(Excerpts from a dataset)
- Opening Delimiter -
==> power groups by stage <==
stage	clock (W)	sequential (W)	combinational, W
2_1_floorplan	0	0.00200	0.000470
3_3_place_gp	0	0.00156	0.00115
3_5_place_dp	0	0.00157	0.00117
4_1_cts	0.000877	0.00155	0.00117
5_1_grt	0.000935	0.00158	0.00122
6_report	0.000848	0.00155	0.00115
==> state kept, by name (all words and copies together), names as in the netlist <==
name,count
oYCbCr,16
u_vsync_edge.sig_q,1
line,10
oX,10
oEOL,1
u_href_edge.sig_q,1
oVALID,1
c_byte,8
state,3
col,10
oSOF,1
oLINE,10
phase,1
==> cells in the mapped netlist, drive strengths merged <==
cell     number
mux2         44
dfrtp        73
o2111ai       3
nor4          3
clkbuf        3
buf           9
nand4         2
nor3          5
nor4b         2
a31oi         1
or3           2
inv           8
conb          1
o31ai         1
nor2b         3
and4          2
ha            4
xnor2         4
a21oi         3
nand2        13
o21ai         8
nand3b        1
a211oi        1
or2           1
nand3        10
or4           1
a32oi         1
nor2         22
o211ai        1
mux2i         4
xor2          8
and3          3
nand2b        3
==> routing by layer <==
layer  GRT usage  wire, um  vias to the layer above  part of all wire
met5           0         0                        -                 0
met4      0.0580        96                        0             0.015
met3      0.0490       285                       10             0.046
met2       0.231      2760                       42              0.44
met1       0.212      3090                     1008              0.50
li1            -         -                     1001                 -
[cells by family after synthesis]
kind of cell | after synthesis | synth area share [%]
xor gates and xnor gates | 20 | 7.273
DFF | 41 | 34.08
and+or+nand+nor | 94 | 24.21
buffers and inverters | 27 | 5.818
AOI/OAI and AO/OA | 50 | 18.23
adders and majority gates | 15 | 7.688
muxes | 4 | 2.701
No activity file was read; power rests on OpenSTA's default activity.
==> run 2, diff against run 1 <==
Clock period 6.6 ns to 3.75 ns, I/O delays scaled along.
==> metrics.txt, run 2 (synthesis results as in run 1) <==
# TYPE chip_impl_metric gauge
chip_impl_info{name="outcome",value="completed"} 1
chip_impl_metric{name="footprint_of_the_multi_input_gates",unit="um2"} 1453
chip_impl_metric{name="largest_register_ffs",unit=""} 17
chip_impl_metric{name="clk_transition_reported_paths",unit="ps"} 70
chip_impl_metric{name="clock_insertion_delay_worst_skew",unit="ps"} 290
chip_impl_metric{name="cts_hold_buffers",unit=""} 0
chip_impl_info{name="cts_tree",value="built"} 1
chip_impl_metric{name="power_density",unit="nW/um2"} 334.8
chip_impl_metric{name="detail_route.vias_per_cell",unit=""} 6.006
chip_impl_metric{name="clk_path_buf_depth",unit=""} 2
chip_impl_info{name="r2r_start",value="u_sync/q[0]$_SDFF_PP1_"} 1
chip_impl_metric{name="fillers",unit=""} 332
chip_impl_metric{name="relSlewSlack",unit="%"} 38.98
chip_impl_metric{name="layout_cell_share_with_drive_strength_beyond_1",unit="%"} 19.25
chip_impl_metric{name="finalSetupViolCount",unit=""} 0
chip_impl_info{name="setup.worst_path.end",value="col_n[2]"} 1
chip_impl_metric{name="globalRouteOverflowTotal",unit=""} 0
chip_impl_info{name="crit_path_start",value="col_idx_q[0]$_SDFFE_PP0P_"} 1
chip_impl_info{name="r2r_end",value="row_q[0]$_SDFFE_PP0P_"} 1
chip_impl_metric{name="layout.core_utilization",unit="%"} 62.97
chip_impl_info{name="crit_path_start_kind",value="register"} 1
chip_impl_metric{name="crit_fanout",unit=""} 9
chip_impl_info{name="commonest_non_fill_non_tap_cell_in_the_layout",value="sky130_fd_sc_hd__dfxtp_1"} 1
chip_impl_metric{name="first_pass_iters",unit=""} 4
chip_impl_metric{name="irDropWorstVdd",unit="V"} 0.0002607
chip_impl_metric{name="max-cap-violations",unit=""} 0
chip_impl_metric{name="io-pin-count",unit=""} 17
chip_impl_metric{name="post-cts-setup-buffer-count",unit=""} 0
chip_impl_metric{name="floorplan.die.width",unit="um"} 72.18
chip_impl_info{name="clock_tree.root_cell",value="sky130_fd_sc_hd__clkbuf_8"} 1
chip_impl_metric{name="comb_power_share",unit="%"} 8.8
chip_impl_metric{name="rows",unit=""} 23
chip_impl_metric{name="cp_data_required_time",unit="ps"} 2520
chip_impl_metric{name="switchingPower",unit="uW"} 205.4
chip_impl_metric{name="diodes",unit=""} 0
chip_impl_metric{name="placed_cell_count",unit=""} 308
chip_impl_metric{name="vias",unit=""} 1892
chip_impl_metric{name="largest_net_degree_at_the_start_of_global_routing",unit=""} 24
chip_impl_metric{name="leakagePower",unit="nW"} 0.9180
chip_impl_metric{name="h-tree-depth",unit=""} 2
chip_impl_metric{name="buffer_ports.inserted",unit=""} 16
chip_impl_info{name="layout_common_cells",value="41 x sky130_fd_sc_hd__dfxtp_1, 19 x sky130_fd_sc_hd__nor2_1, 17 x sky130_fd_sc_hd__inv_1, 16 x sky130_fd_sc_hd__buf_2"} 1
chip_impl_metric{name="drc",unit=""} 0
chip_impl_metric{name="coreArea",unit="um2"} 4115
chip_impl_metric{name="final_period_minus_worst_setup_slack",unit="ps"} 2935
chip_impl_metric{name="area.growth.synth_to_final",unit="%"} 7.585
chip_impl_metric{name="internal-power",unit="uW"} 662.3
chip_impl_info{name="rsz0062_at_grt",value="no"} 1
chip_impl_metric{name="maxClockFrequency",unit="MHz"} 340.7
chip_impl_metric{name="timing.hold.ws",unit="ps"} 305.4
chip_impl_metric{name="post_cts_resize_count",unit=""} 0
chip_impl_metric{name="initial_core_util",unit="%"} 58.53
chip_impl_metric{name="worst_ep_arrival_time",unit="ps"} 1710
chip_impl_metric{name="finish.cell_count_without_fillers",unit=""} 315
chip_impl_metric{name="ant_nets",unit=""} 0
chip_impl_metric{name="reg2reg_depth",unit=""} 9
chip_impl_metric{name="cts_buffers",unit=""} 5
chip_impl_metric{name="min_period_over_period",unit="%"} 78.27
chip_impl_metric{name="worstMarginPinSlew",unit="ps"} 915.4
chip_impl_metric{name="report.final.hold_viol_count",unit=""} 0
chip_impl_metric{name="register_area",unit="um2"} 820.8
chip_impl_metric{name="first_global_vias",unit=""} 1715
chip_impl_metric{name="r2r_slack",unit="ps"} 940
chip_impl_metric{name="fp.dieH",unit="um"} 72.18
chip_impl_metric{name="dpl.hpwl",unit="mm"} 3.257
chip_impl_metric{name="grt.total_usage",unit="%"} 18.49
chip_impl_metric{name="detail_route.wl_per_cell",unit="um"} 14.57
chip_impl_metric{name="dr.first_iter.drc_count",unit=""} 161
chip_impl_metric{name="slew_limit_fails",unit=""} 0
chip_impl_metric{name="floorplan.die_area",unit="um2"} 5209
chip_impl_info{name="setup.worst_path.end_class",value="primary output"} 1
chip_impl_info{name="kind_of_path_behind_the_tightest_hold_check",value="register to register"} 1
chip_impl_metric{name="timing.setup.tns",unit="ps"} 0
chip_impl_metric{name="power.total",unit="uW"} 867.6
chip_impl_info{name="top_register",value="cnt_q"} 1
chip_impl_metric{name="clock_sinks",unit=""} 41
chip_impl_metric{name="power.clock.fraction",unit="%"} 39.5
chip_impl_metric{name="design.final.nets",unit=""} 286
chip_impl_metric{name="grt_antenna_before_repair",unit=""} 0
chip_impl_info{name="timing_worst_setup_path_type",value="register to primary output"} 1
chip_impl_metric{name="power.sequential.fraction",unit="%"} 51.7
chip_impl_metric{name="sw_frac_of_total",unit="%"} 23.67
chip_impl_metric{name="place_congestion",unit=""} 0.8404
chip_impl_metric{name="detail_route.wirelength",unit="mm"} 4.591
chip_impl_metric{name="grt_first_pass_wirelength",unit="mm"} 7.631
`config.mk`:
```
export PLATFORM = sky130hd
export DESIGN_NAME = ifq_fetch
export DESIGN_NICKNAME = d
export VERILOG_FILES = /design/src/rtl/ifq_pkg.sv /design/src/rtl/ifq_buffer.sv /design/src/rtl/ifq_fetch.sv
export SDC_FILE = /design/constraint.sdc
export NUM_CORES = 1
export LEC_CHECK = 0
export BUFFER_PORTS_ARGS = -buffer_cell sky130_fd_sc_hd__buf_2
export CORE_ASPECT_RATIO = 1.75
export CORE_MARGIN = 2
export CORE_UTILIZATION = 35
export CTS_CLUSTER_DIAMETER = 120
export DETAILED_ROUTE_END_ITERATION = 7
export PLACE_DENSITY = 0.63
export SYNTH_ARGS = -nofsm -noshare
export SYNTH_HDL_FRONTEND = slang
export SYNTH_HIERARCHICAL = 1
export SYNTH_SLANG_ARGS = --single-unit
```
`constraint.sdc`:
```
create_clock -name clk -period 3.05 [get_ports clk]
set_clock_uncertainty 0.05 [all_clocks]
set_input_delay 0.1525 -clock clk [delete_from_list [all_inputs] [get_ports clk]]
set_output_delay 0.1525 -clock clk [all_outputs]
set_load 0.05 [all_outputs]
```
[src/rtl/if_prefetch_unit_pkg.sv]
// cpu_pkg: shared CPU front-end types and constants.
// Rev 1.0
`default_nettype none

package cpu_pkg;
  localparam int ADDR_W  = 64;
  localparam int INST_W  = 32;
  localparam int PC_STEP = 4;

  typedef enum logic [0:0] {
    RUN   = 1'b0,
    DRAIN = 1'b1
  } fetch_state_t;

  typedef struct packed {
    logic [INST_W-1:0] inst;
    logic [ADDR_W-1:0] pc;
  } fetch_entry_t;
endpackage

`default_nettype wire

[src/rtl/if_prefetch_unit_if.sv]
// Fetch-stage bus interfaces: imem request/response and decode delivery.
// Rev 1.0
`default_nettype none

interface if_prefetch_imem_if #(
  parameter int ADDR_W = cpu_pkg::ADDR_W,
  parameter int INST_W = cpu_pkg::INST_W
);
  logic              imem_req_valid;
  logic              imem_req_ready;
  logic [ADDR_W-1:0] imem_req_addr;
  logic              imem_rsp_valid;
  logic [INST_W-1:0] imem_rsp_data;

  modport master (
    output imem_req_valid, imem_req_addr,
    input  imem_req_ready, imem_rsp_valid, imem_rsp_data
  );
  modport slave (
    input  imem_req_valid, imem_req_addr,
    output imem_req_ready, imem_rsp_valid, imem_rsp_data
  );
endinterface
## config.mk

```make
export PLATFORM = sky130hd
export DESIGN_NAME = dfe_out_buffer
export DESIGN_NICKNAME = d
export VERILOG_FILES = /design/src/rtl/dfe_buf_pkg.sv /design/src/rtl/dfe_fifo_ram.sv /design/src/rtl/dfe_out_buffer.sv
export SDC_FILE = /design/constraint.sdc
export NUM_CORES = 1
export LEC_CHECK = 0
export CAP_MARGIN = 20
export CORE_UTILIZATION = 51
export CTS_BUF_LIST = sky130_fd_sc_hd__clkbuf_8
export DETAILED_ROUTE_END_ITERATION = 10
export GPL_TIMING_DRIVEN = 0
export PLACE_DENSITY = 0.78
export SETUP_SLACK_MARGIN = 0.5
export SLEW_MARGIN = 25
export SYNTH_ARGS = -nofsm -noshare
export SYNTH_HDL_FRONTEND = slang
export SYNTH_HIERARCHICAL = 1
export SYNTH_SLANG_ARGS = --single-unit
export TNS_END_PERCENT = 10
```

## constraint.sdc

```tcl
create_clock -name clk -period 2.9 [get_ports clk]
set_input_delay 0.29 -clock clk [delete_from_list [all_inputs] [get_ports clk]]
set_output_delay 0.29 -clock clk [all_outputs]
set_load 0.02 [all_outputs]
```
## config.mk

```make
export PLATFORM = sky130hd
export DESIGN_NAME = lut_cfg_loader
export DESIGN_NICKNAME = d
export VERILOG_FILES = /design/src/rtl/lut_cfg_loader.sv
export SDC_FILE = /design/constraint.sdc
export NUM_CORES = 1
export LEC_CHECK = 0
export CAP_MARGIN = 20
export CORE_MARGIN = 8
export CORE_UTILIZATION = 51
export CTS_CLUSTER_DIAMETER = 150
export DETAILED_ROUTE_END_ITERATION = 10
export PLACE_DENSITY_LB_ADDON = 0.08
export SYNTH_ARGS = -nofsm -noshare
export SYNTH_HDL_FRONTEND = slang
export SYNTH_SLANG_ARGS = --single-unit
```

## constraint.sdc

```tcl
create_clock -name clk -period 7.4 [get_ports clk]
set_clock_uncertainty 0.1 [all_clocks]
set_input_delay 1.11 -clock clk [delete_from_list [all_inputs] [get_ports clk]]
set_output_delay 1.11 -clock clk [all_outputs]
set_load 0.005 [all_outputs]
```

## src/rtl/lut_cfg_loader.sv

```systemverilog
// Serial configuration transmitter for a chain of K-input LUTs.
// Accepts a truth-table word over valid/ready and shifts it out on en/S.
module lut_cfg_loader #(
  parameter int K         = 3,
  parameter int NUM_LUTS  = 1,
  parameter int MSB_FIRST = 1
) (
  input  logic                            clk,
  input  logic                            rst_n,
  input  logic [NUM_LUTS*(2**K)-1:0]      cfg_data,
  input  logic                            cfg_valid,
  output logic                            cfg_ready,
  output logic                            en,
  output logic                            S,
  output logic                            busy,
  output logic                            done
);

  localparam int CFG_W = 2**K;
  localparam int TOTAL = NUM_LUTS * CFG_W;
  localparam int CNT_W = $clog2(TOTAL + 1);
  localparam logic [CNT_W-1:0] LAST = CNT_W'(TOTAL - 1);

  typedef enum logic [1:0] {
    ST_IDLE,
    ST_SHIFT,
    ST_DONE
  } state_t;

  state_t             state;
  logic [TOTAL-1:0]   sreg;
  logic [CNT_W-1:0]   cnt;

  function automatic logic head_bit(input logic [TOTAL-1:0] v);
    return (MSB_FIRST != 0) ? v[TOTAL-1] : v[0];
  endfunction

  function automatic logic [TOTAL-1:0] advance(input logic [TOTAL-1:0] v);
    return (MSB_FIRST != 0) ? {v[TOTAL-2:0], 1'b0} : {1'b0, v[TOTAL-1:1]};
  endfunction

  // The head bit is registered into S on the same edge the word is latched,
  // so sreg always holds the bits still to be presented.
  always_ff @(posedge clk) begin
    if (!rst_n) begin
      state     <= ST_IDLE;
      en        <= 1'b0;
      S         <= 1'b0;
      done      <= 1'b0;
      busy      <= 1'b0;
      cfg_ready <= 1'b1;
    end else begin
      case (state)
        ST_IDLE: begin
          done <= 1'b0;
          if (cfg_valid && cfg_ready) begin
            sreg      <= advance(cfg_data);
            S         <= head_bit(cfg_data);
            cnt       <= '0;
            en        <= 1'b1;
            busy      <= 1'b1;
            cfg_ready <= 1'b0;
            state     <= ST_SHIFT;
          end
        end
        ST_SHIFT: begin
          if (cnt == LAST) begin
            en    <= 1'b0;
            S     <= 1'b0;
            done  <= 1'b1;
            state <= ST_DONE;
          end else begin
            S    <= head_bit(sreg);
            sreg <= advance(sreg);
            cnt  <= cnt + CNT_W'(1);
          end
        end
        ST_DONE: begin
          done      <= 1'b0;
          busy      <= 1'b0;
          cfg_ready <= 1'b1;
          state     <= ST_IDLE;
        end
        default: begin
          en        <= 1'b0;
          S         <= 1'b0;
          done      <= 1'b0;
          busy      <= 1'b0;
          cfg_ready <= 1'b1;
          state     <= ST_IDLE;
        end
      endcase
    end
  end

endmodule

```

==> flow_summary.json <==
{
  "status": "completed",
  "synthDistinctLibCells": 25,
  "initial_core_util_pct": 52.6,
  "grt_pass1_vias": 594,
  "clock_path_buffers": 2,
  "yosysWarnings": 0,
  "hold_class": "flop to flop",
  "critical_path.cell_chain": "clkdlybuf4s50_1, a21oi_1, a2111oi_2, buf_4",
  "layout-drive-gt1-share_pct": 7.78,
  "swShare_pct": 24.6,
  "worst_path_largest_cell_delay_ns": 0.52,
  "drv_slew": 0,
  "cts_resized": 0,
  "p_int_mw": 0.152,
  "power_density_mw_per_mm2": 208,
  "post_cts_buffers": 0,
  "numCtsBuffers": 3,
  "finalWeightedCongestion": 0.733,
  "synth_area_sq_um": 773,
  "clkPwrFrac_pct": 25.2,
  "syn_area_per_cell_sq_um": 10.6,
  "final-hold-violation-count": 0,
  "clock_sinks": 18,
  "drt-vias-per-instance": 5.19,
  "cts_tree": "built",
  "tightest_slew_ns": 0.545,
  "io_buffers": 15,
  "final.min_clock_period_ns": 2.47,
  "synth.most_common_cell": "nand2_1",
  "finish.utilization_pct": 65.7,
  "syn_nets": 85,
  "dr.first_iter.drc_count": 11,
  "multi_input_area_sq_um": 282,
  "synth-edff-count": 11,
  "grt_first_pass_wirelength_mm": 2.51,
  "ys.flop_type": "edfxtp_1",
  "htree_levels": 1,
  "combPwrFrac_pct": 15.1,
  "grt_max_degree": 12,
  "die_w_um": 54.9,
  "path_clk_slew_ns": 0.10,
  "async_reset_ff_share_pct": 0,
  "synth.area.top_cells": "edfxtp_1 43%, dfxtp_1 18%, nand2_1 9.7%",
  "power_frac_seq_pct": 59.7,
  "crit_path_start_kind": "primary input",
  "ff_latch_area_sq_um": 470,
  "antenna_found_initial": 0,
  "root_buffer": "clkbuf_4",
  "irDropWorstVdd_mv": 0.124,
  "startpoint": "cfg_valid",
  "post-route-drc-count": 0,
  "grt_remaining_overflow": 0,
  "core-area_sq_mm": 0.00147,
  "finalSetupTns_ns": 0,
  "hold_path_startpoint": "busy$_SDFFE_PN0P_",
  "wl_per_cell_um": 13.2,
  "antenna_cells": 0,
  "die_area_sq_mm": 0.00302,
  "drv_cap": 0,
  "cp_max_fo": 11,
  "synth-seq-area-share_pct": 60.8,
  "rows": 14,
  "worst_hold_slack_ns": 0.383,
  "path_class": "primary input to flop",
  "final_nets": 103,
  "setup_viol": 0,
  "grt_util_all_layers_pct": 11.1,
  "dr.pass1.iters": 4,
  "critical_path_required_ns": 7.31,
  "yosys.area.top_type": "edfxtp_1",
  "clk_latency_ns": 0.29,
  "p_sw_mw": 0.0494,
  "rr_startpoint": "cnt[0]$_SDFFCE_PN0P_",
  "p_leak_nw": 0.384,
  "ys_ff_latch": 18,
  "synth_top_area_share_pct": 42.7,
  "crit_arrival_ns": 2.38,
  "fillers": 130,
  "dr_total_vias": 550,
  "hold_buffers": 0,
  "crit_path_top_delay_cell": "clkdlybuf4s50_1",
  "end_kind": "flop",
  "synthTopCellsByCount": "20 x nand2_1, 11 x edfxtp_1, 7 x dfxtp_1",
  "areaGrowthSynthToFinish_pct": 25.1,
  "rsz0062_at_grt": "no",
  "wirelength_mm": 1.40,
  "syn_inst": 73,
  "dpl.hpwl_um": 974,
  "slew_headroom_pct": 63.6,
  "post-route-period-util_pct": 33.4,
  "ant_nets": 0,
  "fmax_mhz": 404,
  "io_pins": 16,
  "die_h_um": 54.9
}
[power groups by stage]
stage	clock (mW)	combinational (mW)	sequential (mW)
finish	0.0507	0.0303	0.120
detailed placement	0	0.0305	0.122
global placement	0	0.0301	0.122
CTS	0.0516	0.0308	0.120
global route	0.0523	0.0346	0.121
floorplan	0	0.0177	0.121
- Closing Delimiter -
- Opening Delimiter -
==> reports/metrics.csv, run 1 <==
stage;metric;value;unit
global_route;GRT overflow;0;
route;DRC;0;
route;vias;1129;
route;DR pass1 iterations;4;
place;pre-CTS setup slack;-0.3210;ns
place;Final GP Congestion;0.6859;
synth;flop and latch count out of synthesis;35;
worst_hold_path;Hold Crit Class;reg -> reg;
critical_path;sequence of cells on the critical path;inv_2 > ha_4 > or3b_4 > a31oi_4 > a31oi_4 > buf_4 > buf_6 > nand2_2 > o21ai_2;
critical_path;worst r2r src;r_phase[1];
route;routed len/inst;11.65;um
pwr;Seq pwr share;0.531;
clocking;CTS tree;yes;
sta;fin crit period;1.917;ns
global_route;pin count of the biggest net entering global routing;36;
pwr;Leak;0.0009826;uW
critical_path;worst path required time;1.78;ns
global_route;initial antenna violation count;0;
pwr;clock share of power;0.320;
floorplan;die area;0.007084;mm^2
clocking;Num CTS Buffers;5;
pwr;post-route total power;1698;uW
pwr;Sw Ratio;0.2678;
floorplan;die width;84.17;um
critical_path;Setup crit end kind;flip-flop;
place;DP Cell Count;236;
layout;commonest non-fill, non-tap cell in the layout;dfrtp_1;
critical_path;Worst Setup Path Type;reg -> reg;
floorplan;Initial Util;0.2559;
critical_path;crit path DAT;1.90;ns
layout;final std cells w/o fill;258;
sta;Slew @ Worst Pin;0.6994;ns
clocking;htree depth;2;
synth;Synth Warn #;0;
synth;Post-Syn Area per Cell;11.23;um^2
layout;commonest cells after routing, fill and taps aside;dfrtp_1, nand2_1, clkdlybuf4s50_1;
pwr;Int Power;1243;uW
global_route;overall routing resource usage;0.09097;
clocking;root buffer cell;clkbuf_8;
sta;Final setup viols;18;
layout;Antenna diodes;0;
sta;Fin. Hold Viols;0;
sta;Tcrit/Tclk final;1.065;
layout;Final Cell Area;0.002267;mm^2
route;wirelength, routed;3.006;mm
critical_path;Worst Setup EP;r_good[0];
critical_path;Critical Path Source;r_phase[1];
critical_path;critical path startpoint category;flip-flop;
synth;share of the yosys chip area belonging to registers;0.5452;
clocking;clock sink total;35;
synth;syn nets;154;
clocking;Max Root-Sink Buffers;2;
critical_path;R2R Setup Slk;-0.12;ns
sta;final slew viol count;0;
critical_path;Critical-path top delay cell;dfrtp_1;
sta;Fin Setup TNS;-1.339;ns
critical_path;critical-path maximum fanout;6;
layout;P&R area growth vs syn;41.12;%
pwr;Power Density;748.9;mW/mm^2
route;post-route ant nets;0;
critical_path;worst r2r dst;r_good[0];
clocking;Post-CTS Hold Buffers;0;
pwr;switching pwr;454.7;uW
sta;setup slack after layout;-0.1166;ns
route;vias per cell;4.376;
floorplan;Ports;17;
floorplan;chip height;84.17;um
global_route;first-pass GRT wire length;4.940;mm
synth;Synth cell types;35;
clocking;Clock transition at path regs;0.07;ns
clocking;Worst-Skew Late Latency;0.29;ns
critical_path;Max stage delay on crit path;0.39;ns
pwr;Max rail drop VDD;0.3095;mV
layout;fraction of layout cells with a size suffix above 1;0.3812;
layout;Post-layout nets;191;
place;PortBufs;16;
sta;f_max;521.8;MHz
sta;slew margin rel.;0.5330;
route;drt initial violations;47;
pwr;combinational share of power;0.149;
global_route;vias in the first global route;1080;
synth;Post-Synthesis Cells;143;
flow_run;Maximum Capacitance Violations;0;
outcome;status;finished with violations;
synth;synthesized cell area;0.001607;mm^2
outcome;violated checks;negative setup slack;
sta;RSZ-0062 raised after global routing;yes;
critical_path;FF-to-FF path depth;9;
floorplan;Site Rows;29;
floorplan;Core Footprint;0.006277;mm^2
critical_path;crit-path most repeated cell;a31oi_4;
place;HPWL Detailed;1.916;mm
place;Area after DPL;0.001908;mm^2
- Closing Delimiter -
▸ The task
What are the lines of the data above that include the string "metrics"? Copy them.

▸ Your solution
==> metrics.txt, run 2 (synthesis results as in run 1) <==
==> reports/metrics.csv, run 1 <==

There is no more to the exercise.